■ THE PROBLEM ■
Treat the line containing "312 | 209 |" as the last one, and return every line exactly from the first line of the material below up to it.

■ SUPPLIED ENTRIES ■
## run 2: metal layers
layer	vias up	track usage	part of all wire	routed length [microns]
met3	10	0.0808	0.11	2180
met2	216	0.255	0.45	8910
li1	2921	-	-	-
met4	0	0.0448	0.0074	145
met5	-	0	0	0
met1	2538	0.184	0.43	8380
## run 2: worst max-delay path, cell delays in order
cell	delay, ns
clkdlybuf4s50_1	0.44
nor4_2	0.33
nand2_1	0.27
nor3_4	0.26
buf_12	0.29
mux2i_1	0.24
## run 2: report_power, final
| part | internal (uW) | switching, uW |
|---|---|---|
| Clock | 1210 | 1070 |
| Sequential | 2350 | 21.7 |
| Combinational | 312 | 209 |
## config.mk

```make
export PLATFORM = sky130hd
export DESIGN_NAME = pair_mismatch_monitor_flat
export DESIGN_NICKNAME = d
export VERILOG_FILES = /design/src/rtl/pair_mismatch_monitor_if.sv /design/src/rtl/pair_mismatch_monitor.sv /design/src/flat_wrapper.sv
export SDC_FILE = /design/constraint.sdc
export NUM_CORES = 1
export LEC_CHECK = 0
export CELL_PAD_IN_SITES_DETAIL_PLACEMENT = 0
export CELL_PAD_IN_SITES_GLOBAL_PLACEMENT = 1
export CORE_MARGIN = 2
export CORE_UTILIZATION = 43
export CTS_BUF_LIST = sky130_fd_sc_hd__clkbuf_8
export CTS_CLUSTER_DIAMETER = 120
export CTS_CLUSTER_SIZE = 14
export DETAILED_ROUTE_END_ITERATION = 10
export PLACE_DENSITY = 0.82
export SLEW_MARGIN = 20
export SYNTH_ARGS = -nofsm -noshare
export SYNTH_HDL_FRONTEND = slang
export SYNTH_SLANG_ARGS = --single-unit
export TNS_END_PERCENT = 5
```

## constraint.sdc

```tcl
create_clock -name clk -period 2.03 [get_ports clk]
set_input_delay 0.406 -clock clk [delete_from_list [all_inputs] [get_ports clk]]
set_output_delay 0.406 -clock clk [all_outputs]
set_load 0.01 [all_outputs]
```

## src/rtl/pair_mismatch_monitor_if.sv

```systemverilog
// Signal bundle between the pair-driving stimulus stage and pair_mismatch_monitor.
// The master modport drives the compared pair and controls; the slave modport is the monitor side.
interface pair_mismatch_monitor_if #(
    parameter int WIDTH = 1,
    parameter int CNT_W = 16,
    parameter int TS_W  = 32
);
    logic             en;
    logic [WIDTH-1:0] a;
    logic [WIDTH-1:0] b;
    logic             clr;
    logic             mismatch;
    logic             err_sticky;
    logic [CNT_W-1:0] mismatch_cnt;
    logic [TS_W-1:0]  first_ts;
    logic [WIDTH-1:0] first_a;
    logic [WIDTH-1:0] first_b;
    logic             busy;

    modport master (
        output en, a, b, clr,
        input  mismatch, err_sticky, mismatch_cnt, first_ts, first_a, first_b, busy
    );

    modport slave (
        input  en, a, b, clr,
        output mismatch, err_sticky, mismatch_cnt, first_ts, first_a, first_b, busy
    );
endinterface

```

## src/rtl/pair_mismatch_monitor.sv

```systemverilog
// Persistent-mismatch checker for a driven signal pair: filters one-cycle skews, pulses on confirm,
// counts episodes and captures the first one. Define PAIR_MON_ASSERT_EN to add embedded checks.
module pair_mismatch_monitor #(
    parameter int WIDTH  = 1,
    parameter int SETTLE = 2,
    parameter int CNT_W  = 16,
    parameter int TS_W   = 32
) (
    input logic                    clk,
    input logic                    rst_n,
    pair_mismatch_monitor_if.slave bus
);
    typedef enum logic [1:0] {MATCH, PEND, MISM} state_t;

    localparam logic [7:0] SETTLE_C = 8'(SETTLE);

    state_t           state;
    logic [WIDTH-1:0] a_q;
    logic [WIDTH-1:0] b_q;
    logic [TS_W-1:0]  ts;
    logic [TS_W-1:0]  pend_ts;
    logic [7:0]       run;
    logic             neq;
    logic             confirm;
    logic             captured;
    logic             mismatch_r;
    logic             err_sticky_r;
    logic [CNT_W-1:0] cnt_r;
    logic [TS_W-1:0]  first_ts_r;
    logic [WIDTH-1:0] first_a_r;
    logic [WIDTH-1:0] first_b_r;

    function automatic logic [CNT_W-1:0] sat_inc(input logic [CNT_W-1:0] v);
        return (&v) ? v : v + 1'b1;
    endfunction

    // X or Z on either registered input must count as unequal in simulation.
`ifdef SYNTHESIS
    assign neq = (a_q != b_q);
`else
    assign neq = (a_q !== b_q);
`endif

    always_comb begin
        confirm = 1'b0;
        case (state)
            MATCH:   confirm = bus.en && neq && (SETTLE == 1);
            PEND:    confirm = bus.en && neq && ((run + 8'd1) >= SETTLE_C);
            default: confirm = 1'b0;
        endcase
    end

    always_ff @(posedge clk or negedge rst_n) begin
        if (!rst_n) begin
            state        <= MATCH;
            a_q          <= '0;
            b_q          <= '0;
            ts           <= '0;
            pend_ts      <= '0;
            run          <= '0;
            captured     <= 1'b0;
            mismatch_r   <= 1'b0;
            err_sticky_r <= 1'b0;
            cnt_r        <= '0;
            first_ts_r   <= '0;
            first_a_r    <= '0;
            first_b_r    <= '0;
        end else begin
            a_q        <= bus.a;
            b_q        <= bus.b;
            ts         <= ts + 1'b1;
            mismatch_r <= 1'b0;
            if (bus.clr) begin
                // clr overrides any confirm landing on the same edge.
                state        <= MATCH;
                run          <= '0;
                captured     <= 1'b0;
                err_sticky_r <= 1'b0;
                cnt_r        <= '0;
                first_ts_r   <= '0;
                first_a_r    <= '0;
                first_b_r    <= '0;
            end else begin
                case (state)
                    MATCH: begin
                        if (bus.en && neq) begin
                            pend_ts <= ts;
                            if (confirm) begin
                                state <= MISM;
                            end else begin
                                state <= PEND;
                                run   <= 8'd1;
                            end
                        end
                    end
                    PEND: begin
                        if (!bus.en || !neq) begin
                            state <= MATCH;
                            run   <= '0;
                        end else if (confirm) begin
                            state <= MISM;
                            run   <= '0;
                        end else begin
                            run <= run + 8'd1;
                        end
                    end
                    MISM: begin
                        if (!bus.en || !neq) state <= MATCH;
                    end
                    default: state <= MATCH;
                endcase

                if (confirm) begin
                    mismatch_r   <= 1'b1;
                    err_sticky_r <= 1'b1;
                    cnt_r        <= sat_inc(cnt_r);
                    if (!captured) begin
                        captured   <= 1'b1;
                        first_ts_r <= (state == MATCH) ? ts : pend_ts;
                        first_a_r  <= a_q;
                        first_b_r  <= b_q;
                    end
                end
            end
        end
    end

    assign bus.mismatch     = mismatch_r;
    assign bus.err_sticky   = err_sticky_r;
    assign bus.mismatch_cnt = cnt_r;
    assign bus.first_ts     = first_ts_r;
    assign bus.first_a      = first_a_r;
    assign bus.first_b      = first_b_r;
    assign bus.busy         = (state != MATCH);

`ifdef PAIR_MON_ASSERT_EN
    // A clr in the cycle after a pulse legitimately drops the sticky flag.
    property p_pulse_sets_sticky;
        @(posedge clk) disable iff (!rst_n || bus.clr) mismatch_r |=> err_sticky_r;
    endproperty

    property p_single_cycle_pulse;
        @(posedge clk) disable iff (!rst_n) mismatch_r |=> !mismatch_r;
    endproperty

    a_pulse_sets_sticky: assert property (p_pulse_sets_sticky)
        else $error("pair_mismatch_monitor: pulse without sticky at %0t", $time);

    a_single_cycle_pulse: assert property (p_single_cycle_pulse)
        else $error("pair_mismatch_monitor: pulse held two cycles at %0t", $time);

    always_comb begin
        a_busy_needs_en: assert final (!(bus.busy && !bus.en))
            else $error("pair_mismatch_monitor: busy while disabled at %0t", $time);
    end
`endif
endmodule

```

## src/flat_wrapper.sv

```systemverilog
// flat-port wrapper written by rule: the top's interface ports become plain ports
module pair_mismatch_monitor_flat 
#(
    parameter int WIDTH  = 1,
    parameter int SETTLE = 2,
    parameter int CNT_W  = 16,
    parameter int TS_W   = 32
)
  (clk, rst_n, bus_en, bus_a, bus_b, bus_clr, bus_mismatch, bus_err_sticky, bus_mismatch_cnt, bus_first_ts, bus_first_a, bus_first_b, bus_busy);
  pair_mismatch_monitor_if #(.WIDTH(WIDTH), .CNT_W(CNT_W), .TS_W(TS_W)) bus_i ();
  input logic clk;
  input logic rst_n;
  input wire logic [$bits(bus_i.en)-1:0] bus_en;
  input wire logic [$bits(bus_i.a)-1:0] bus_a;
  input wire logic [$bits(bus_i.b)-1:0] bus_b;
  input wire logic [$bits(bus_i.clr)-1:0] bus_clr;
  output wire logic [$bits(bus_i.mismatch)-1:0] bus_mismatch;
  output wire logic [$bits(bus_i.err_sticky)-1:0] bus_err_sticky;
  output wire logic [$bits(bus_i.mismatch_cnt)-1:0] bus_mismatch_cnt;
  output wire logic [$bits(bus_i.first_ts)-1:0] bus_first_ts;
  output wire logic [$bits(bus_i.first_a)-1:0] bus_first_a;
  output wire logic [$bits(bus_i.first_b)-1:0] bus_first_b;
  output wire logic [$bits(bus_i.busy)-1:0] bus_busy;
  assign bus_i.en = bus_en;
  assign bus_i.a = bus_a;
  assign bus_i.b = bus_b;
  assign bus_i.clr = bus_clr;
  assign bus_mismatch = bus_i.mismatch;
  assign bus_err_sticky = bus_i.err_sticky;
  assign bus_mismatch_cnt = bus_i.mismatch_cnt;
  assign bus_first_ts = bus_i.first_ts;
  assign bus_first_a = bus_i.first_a;
  assign bus_first_b = bus_i.first_b;
  assign bus_busy = bus_i.busy;
  pair_mismatch_monitor #(.WIDTH(WIDTH), .SETTLE(SETTLE), .CNT_W(CNT_W), .TS_W(TS_W)) u_core (.clk(clk), .rst_n(rst_n), .bus(bus_i));
endmodule
```

==> flow_summary.json, run 1 <==
{
  "mappedNetlistArea_um2": 5770,
  "wire_length_reported_by_the_detailed_router_um": 13000,
  "violations_in_the_final_reports": "negative setup slack",
  "start_util_pct": 43.8,
  "synth_largest_area_cell": "sky130_fd_sc_hd__dfrtp_1",
  "timing.final.max_slew_violations": 0,
  "timing.final.crit_share_pct": 102,
  "floorplan.die.height_um": 120,
  "grt_antenna_before_repair": 0,
  "timing_worst_slew_pin_value_ns": 0.634,
  "drv.max_cap_violation_count": 0,
  "synth.top_cells.by_area": "sky130_fd_sc_hd__dfrtp_1 55%, sky130_fd_sc_hd__mux2_2 7.8%, sky130_fd_sc_hd__mux2i_1 6.1%",
  "synth.cells.most_frequent": "128 x sky130_fd_sc_hd__dfrtp_1, 67 x sky130_fd_sc_hd__nor2_1, 40 x sky130_fd_sc_hd__mux2_2",
  "period_minus_slack_ns": 2.07,
  "overflow": 0,
  "yosys_warnings": 0,
  "synth-compound-area-share_pct": 6.50,
  "detailed_place.area_um2": 6740,
  "drt_via_density": 5.28,
  "detailroute.via_count": 4159,
  "max-clock-path-buffers": 2,
  "max_incr_delay_on_cp_ns": 0.42,
  "max-slew-margin-rel_pct": 57.7,
  "worst_path_max_delay_cell": "sky130_fd_sc_hd__dfrtp_1",
  "worst-r2r-setup-slack_ns": -0.04,
  "tritoncts_clock_tree": "done",
  "antenna_cells_inserted": 0,
  "maxClockFrequency_ghz": 0.482,
  "setup.worst_path.class": "flop to flop",
  "cts_inserted_buffers": 17,
  "clock_pin_slew_reported_for_the_worst_setup_and_hold_paths_after_clock_tree_synthesis_ns": 0.07,
  "post-synth-top-count-cell": "sky130_fd_sc_hd__dfrtp_1",
  "drt_pre_antenna_iters": 6,
  "irDropWorstVdd_v": 0.000454,
  "grt_first_pass_wirelength_um": 19500,
  "die_area_um2": 14400,
  "run_status": "finished, violations left",
  "die_w_um": 120,
  "top_level_ports": 59,
  "worstPathBufferInverterCount": 4,
  "worst-endpoint-arrival_ns": 2.44,
  "finalNetCount": 609,
  "core.rowCount": 42,
  "share_of_the_synthesized_netlist_area_taken_by_xor_and_xnor_gates_pct": 5.16,
  "layout.cell_area.non_filler_um2": 7640,
  "reg2reg_depth": 9,
  "power_density_nw_per_um2": 695,
  "drt_first_iter_violations": 292,
  "grt_use_total_pct": 17.4,
  "routedWlPerCell_um": 16.5,
  "crit_path_max_fanout": 10,
  "worst_skew_pair.late_latency_ns": 0.45,
  "fin_worst_skew_ns": 0.00814,
  "gp_routability_congestion": 0.770,
  "rsz0062_at_grt": "true",
  "syn-num-nets": 516,
  "final_core_util_pct": 57.9,
  "worst_r2r_endpoint": "u_core.bus.first_ts[15]$_DFFE_PN0P_",
  "clk_root_buffer_cell": "sky130_fd_sc_hd__clkbuf_8",
  "maximum_number_of_pins_on_one_net_before_global_route_repair": 67,
  "leakage_nw": 3.51,
  "post_synth_inst_count": 506,
  "layout_setup_ws_ns": -0.0442,
  "worst_hold_path_type": "primary input to async pin",
  "ys_seq_area_share_pct": 55.5,
  "final-hold-violation-count": 0,
  "critical_path.startpoint_type": "flop",
  "core_area_um2": 13200,
  "ys_dominant_reg_cell": "sky130_fd_sc_hd__dfrtp_1",
  "ctsHtreeMaxLevel": 4,
  "setup_violations": 11,
  "worstPathRequired_ns": 2.40,
  "worstReg2RegStart": "u_core.run[1]$_DFFE_PN0P_",
  "synth-edff-count": 0,
  "muxShareOfSynthArea_pct": 13.9,
  "critical_path.cell_chain": "buf_4 > a311oi_2 > a31oi_1 > nor2_1 > buf_4 > a31oi_4 > buf_12 > clkbuf_16 > a211oi_2",
  "io_buffer_count": 58,
  "number_of_distinct_standard_cells_referenced_by_the_synthesized_netlist": 36,
  "dp_slack_ns": -0.202,
  "yosys_register_bits": 128,
  "endpoint_kind": "flop",
  "synthesis.area_per_instance_um2": 11.4,
  "detail-route-antenna-nets": 0,
  "share_of_synthesized_cell_area_in_full_adder_half_adder_and_majority_cells_pct": 0.867,
  "synth_top_family_by_area": "simple AND/OR/NAND/NOR gates",
  "synthSimpleGateAreaFrac_pct": 15.5,
  "cpLargestDelayFamily": "compound AO/OA/AOI/OAI gates",
  "clkSinkCount": 128,
  "drc_errors": 0,
  "path_common_cell": "sky130_fd_sc_hd__buf_4",
  "area_fraction_of_the_dominant_cell_type_after_synthesis_pct": 55.5,
  "grt_pass1_vias": 4029,
  "final_layout_size_suffix_gt1_share_pct": 28.8,
  "final.fill_count": 1087,
  "ys_async_sr_fraction_pct": 100,
  "syn_to_final_growth_pct": 32.4,
  "detailed_place_hpwl_um": 7670,
  "setup.worst_path.start": "u_core.run[1]$_DFFE_PN0P_"
}
cell families after synthesis:
group,Yosys count
xor gates and xnor gates,34
AOI/OAI and AO/OA,54
and+or+nand+nor,180
muxes,75
DFF,128
buffers and inverters,31
adders and majority gates,4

■ RESPONSE FOR THIS EXERCISE ■
## run 2: metal layers
layer	vias up	track usage	part of all wire	routed length [microns]
met3	10	0.0808	0.11	2180
met2	216	0.255	0.45	8910
li1	2921	-	-	-
met4	0	0.0448	0.0074	145
met5	-	0	0	0
met1	2538	0.184	0.43	8380
## run 2: worst max-delay path, cell delays in order
cell	delay, ns
clkdlybuf4s50_1	0.44
nor4_2	0.33
nand2_1	0.27
nor3_4	0.26
buf_12	0.29
mux2i_1	0.24
## run 2: report_power, final
| part | internal (uW) | switching, uW |
|---|---|---|
| Clock | 1210 | 1070 |
| Sequential | 2350 | 21.7 |
| Combinational | 312 | 209 |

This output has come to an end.